== Dataset extract
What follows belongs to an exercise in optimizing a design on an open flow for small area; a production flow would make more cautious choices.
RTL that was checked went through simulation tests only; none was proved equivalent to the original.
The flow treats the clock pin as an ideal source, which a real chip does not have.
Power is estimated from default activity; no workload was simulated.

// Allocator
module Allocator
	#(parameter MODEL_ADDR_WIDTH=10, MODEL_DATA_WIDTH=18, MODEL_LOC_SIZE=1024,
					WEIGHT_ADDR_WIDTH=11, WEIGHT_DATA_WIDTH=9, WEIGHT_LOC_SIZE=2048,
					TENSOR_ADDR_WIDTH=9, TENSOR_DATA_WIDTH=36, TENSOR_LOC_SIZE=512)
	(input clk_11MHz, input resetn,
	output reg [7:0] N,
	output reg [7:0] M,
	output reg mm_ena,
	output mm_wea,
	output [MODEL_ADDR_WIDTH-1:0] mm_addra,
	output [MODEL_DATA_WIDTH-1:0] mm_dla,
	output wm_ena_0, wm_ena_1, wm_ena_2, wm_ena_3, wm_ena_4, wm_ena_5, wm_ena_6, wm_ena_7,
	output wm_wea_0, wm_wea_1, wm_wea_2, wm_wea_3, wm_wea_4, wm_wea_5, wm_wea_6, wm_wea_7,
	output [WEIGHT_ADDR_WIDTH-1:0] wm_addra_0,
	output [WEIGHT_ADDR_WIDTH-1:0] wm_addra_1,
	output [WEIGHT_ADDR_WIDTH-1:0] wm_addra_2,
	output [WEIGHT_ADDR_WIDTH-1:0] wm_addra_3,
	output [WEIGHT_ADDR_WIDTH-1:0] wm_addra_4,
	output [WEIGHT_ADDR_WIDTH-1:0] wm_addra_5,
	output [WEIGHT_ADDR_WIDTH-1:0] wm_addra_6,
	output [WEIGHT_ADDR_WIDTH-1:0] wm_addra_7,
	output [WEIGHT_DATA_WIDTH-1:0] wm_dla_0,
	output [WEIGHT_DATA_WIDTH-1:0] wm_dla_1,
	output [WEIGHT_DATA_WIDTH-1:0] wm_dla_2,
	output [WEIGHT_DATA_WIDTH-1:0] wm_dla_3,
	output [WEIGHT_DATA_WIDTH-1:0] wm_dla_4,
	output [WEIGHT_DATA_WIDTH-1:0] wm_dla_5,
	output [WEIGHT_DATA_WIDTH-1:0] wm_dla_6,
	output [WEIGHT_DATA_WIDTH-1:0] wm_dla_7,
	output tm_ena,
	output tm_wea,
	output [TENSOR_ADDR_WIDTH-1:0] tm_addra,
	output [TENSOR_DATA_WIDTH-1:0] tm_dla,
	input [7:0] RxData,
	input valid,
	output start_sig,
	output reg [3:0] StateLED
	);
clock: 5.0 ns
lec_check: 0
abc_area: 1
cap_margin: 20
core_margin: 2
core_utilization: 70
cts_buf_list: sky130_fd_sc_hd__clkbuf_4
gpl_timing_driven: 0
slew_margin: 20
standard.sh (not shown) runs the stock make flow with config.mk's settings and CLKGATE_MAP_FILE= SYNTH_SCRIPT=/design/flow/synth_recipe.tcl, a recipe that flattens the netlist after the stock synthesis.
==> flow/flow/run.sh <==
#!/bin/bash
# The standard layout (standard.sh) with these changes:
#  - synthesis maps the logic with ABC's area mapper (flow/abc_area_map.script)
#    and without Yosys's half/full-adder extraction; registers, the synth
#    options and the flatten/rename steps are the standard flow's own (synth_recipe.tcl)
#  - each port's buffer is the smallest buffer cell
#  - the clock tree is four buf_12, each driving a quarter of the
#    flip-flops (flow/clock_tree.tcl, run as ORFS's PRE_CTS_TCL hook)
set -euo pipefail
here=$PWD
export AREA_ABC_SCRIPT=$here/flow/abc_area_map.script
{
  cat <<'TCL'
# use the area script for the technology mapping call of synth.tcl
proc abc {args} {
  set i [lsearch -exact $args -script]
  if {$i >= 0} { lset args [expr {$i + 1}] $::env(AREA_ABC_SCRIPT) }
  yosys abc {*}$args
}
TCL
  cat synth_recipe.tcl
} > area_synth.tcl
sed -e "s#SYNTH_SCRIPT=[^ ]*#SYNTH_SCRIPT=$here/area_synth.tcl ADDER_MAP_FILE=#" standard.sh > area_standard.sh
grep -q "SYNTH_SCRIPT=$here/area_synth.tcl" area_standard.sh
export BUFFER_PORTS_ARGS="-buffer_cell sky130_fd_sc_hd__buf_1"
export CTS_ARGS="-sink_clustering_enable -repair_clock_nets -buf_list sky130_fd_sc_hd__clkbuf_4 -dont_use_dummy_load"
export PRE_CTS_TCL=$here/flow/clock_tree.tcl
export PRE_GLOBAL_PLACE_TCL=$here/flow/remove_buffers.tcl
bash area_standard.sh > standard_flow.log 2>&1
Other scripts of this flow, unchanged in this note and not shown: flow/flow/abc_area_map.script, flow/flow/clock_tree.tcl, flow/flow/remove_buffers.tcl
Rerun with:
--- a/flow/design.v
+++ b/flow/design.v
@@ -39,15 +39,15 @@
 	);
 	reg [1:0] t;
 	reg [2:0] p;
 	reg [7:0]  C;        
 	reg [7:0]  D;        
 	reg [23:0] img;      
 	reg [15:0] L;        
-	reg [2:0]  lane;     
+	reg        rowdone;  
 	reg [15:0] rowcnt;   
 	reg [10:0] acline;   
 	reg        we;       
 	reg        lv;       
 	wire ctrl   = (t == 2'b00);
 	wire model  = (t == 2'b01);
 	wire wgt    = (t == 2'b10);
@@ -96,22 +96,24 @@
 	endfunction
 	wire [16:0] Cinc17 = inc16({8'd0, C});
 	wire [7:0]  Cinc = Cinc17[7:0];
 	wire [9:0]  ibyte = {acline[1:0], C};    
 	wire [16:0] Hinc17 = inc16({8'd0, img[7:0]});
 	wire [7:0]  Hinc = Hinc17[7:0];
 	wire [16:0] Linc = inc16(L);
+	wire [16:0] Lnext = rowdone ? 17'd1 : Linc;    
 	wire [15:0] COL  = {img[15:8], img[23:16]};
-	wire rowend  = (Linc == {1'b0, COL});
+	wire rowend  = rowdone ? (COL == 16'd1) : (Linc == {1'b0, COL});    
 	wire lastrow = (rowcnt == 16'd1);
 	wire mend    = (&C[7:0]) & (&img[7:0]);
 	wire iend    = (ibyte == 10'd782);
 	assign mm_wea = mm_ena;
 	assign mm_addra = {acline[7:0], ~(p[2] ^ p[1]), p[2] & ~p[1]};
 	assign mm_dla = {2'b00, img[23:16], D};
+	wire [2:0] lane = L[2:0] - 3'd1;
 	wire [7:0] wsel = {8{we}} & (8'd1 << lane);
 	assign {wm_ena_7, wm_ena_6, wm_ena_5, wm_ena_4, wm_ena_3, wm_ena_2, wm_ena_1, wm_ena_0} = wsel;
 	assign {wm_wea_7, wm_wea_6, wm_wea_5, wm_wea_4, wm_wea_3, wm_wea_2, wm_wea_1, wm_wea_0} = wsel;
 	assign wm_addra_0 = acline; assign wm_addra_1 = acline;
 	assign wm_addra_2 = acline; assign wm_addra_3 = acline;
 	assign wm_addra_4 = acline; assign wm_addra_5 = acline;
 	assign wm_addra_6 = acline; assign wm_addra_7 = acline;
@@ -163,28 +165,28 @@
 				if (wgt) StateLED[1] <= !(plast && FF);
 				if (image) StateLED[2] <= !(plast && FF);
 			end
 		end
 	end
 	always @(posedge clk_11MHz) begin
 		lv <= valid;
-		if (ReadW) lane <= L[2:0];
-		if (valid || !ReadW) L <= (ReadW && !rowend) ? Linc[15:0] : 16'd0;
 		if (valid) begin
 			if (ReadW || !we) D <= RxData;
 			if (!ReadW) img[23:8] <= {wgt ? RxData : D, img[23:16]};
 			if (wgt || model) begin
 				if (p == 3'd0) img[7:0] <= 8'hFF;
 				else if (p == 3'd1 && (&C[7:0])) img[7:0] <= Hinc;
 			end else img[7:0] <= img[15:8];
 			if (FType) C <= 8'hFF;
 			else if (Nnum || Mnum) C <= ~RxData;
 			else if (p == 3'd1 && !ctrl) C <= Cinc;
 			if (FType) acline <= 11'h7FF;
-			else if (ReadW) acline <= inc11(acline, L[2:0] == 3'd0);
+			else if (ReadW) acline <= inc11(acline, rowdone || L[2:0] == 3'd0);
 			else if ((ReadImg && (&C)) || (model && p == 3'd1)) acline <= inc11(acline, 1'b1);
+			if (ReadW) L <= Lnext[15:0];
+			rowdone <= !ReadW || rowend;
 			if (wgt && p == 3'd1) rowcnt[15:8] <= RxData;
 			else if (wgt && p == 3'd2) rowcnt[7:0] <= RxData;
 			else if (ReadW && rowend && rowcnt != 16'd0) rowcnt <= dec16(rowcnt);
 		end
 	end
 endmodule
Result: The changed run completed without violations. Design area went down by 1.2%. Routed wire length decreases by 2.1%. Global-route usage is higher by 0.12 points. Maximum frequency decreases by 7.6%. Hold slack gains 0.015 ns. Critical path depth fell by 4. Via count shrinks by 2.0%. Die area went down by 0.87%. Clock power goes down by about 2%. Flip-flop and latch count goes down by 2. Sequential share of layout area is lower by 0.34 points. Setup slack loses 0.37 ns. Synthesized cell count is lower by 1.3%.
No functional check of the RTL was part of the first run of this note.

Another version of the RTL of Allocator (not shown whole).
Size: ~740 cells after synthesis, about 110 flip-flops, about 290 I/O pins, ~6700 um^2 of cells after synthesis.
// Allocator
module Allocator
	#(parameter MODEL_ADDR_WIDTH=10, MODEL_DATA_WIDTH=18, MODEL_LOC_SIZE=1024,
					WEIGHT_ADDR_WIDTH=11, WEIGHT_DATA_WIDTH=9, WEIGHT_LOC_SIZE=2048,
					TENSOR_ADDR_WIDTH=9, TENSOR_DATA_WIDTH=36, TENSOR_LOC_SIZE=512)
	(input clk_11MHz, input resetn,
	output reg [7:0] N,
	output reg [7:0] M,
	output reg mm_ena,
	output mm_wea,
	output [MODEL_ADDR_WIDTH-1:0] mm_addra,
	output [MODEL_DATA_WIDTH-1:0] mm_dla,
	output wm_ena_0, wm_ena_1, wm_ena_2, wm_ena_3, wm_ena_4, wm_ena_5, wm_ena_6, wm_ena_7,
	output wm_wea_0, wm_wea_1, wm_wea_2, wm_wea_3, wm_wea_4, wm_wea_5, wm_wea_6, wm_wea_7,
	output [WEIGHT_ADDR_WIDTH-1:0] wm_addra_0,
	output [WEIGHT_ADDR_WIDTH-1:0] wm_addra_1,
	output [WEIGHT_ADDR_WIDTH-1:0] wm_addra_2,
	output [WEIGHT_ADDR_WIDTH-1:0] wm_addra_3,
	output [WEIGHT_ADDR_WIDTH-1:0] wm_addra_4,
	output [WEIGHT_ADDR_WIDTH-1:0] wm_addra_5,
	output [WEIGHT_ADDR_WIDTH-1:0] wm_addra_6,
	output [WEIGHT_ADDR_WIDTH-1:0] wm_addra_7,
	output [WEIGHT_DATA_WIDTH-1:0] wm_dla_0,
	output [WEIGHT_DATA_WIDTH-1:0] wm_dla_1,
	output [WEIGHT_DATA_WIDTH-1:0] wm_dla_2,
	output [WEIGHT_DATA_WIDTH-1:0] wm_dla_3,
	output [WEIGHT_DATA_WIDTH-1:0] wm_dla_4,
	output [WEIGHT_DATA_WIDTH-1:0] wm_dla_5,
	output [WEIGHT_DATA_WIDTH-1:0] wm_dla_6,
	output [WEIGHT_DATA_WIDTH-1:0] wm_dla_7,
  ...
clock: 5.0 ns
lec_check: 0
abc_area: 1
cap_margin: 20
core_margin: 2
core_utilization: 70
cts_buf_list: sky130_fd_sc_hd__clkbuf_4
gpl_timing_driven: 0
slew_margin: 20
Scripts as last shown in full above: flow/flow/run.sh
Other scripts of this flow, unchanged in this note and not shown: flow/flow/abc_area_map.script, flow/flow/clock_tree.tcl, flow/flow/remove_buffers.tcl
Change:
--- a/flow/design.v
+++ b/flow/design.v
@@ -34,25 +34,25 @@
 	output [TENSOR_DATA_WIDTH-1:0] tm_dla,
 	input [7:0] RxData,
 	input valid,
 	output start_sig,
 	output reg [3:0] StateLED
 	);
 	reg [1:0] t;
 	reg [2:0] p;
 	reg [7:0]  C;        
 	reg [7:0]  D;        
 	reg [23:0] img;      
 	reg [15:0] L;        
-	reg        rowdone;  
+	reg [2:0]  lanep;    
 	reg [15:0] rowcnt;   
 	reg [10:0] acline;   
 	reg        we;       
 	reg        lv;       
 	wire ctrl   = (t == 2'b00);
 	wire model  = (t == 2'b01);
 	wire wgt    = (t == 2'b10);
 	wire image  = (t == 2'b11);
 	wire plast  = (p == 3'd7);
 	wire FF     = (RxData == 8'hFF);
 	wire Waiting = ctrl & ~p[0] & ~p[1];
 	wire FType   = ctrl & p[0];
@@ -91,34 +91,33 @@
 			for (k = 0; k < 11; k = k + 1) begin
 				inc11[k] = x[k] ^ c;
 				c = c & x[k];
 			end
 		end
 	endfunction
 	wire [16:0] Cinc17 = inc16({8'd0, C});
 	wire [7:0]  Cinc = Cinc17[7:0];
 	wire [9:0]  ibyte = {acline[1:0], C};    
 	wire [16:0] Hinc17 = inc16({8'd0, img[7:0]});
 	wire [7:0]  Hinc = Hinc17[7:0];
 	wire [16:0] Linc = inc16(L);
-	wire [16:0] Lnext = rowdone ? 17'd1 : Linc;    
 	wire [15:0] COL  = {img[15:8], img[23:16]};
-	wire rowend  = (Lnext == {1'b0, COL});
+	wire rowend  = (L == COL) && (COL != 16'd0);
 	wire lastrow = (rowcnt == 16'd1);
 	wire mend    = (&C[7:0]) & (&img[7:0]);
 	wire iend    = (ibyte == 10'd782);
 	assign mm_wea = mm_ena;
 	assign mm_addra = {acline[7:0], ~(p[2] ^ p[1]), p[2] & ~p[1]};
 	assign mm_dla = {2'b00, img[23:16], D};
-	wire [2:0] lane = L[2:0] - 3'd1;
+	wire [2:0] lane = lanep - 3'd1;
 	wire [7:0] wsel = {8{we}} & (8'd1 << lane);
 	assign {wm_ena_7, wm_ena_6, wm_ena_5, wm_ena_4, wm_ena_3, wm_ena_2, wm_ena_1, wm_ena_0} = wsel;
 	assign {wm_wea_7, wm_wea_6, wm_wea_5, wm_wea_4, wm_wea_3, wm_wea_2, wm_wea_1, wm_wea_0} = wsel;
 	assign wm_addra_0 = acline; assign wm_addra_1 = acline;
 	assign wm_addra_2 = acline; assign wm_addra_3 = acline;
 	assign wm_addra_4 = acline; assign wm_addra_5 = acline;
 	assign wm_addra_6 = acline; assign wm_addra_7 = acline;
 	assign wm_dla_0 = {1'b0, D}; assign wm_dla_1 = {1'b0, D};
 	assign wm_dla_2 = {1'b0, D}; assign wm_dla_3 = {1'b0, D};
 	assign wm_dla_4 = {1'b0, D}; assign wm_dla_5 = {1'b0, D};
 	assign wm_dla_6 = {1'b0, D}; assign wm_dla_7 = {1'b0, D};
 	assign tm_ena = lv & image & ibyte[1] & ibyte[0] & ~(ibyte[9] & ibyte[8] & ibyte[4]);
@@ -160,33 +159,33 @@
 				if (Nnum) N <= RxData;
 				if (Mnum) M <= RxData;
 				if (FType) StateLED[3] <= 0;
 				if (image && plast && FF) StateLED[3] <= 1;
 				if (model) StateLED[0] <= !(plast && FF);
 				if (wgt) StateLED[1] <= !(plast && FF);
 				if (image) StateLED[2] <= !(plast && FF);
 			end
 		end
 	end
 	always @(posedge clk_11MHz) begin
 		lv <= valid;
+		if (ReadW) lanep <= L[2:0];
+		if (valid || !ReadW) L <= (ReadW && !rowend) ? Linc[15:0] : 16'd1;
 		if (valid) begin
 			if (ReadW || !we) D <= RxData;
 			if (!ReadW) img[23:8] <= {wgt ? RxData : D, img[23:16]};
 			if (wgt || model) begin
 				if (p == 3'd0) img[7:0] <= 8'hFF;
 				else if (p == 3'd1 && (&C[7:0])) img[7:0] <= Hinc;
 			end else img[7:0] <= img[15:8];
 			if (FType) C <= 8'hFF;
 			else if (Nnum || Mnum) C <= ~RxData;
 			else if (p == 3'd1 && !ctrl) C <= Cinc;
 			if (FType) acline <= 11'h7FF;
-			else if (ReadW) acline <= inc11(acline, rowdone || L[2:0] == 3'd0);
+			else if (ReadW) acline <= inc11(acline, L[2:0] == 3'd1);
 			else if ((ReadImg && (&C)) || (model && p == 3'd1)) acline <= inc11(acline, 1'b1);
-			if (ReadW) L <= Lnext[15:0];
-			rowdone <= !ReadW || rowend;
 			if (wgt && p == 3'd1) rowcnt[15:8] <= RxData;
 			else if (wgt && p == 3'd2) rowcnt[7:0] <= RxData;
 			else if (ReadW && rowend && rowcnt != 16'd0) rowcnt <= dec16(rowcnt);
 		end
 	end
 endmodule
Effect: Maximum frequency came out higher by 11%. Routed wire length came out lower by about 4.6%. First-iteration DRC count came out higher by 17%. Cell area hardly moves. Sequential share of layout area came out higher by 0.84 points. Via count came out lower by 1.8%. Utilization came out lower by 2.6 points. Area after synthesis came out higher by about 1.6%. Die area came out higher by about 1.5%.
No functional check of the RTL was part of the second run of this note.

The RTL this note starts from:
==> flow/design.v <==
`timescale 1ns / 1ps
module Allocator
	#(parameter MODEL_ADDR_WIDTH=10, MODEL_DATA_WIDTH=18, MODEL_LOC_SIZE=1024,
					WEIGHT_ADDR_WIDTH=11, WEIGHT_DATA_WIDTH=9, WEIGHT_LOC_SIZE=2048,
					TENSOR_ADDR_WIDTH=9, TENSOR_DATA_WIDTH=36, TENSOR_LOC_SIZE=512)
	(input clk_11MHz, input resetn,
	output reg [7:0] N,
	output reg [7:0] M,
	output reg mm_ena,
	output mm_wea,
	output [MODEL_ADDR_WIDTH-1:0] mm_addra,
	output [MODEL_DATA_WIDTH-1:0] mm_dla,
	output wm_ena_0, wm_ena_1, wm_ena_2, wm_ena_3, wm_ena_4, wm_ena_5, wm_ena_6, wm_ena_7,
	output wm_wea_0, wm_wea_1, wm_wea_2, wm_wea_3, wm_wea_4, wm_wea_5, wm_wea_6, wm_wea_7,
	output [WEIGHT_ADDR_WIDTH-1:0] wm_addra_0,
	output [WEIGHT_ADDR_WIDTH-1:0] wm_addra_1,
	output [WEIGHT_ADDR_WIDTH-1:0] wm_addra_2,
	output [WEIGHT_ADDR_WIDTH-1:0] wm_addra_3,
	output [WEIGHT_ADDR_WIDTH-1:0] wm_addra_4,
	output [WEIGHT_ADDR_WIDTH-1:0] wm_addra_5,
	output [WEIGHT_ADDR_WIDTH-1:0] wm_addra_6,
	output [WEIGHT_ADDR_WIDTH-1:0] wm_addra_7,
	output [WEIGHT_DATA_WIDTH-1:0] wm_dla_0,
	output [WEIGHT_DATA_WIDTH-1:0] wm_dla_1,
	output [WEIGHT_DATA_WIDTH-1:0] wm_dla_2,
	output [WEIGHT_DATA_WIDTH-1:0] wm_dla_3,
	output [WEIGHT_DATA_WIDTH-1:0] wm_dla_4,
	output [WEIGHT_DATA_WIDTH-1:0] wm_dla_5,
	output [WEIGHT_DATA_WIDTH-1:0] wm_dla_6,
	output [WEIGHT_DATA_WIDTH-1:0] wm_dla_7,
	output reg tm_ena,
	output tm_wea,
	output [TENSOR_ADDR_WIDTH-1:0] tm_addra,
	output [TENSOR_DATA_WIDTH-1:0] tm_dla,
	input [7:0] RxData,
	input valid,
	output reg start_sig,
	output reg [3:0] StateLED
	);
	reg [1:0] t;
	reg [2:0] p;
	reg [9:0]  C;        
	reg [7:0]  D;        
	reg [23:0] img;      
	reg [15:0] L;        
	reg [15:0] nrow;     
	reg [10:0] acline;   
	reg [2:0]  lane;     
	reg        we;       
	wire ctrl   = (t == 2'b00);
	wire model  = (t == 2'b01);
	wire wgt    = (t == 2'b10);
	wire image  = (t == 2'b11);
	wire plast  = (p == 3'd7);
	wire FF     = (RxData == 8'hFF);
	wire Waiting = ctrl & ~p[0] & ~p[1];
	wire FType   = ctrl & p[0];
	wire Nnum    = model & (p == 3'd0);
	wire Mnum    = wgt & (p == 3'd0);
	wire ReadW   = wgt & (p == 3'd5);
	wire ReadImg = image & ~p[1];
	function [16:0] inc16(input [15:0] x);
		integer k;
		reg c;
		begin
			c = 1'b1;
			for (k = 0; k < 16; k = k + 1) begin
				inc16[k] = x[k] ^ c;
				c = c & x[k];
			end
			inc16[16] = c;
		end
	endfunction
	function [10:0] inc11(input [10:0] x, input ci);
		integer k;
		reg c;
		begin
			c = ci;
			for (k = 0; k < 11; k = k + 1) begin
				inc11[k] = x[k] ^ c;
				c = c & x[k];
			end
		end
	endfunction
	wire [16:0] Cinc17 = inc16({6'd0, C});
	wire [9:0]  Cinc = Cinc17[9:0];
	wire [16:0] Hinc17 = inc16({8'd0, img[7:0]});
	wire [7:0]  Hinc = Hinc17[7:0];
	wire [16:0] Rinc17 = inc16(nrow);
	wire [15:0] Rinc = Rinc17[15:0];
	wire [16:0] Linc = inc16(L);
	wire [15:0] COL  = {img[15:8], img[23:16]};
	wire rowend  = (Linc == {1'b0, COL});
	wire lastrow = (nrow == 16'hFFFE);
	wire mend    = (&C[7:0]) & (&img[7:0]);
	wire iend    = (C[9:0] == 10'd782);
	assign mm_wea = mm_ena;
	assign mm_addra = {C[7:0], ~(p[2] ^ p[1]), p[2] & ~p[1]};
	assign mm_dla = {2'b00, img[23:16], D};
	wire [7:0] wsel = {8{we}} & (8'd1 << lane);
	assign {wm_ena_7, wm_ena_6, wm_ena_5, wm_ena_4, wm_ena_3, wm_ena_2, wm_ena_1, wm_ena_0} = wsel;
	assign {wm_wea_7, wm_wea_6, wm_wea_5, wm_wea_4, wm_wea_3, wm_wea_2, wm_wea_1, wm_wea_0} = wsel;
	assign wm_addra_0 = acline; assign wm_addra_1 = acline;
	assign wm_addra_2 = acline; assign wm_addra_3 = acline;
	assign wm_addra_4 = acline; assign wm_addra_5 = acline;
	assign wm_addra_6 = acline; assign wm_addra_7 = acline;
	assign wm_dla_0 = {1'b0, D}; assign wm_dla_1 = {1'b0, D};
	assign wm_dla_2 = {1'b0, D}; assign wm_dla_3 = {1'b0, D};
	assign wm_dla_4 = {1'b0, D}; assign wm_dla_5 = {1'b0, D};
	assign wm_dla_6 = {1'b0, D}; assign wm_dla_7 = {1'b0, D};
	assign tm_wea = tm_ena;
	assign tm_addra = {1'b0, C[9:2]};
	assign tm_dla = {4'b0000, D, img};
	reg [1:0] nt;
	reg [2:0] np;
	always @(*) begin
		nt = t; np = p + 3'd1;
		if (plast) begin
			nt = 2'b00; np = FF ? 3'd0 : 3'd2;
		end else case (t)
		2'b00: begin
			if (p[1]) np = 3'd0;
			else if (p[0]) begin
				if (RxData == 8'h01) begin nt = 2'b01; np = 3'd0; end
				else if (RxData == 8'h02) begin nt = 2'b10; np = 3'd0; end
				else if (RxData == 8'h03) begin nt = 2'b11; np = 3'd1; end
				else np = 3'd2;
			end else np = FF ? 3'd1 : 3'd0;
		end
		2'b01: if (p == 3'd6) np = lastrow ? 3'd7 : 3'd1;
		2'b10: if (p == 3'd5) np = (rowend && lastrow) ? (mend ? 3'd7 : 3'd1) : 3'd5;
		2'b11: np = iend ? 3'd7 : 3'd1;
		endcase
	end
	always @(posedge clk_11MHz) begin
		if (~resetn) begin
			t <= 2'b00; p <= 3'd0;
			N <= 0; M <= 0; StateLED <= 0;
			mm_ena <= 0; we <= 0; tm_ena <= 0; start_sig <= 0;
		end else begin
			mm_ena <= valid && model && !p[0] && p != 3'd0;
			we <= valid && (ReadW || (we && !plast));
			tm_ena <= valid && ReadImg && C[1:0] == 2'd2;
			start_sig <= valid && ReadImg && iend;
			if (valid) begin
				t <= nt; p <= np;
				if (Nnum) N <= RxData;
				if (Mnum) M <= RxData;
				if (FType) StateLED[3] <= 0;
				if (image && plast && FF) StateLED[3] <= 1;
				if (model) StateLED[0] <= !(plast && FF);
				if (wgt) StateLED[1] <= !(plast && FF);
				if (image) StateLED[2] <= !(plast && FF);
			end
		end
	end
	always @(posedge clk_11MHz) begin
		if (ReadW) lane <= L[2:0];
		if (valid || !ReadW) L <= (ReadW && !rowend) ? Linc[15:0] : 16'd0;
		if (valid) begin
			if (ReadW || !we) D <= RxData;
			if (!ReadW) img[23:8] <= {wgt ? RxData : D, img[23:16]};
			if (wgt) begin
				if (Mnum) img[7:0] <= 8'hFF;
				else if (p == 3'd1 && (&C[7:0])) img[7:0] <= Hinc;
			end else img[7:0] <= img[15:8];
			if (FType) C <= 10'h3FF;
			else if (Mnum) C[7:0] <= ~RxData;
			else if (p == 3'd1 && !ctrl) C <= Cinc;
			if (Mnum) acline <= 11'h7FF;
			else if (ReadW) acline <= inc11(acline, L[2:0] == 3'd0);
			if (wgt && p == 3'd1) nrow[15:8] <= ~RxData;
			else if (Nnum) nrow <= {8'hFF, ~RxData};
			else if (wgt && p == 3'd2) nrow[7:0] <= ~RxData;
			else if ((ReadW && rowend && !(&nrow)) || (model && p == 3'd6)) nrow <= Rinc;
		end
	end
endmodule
====
Search the data above for the word "Mnum" and show every line that has it.

Result |
 			else if (Nnum || Mnum) C <= ~RxData;
 				if (Mnum) M <= RxData;
 			else if (Nnum || Mnum) C <= ~RxData;
	wire Mnum    = wgt & (p == 3'd0);
				if (Mnum) M <= RxData;
				if (Mnum) img[7:0] <= 8'hFF;
			else if (Mnum) C[7:0] <= ~RxData;
			if (Mnum) acline <= 11'h7FF;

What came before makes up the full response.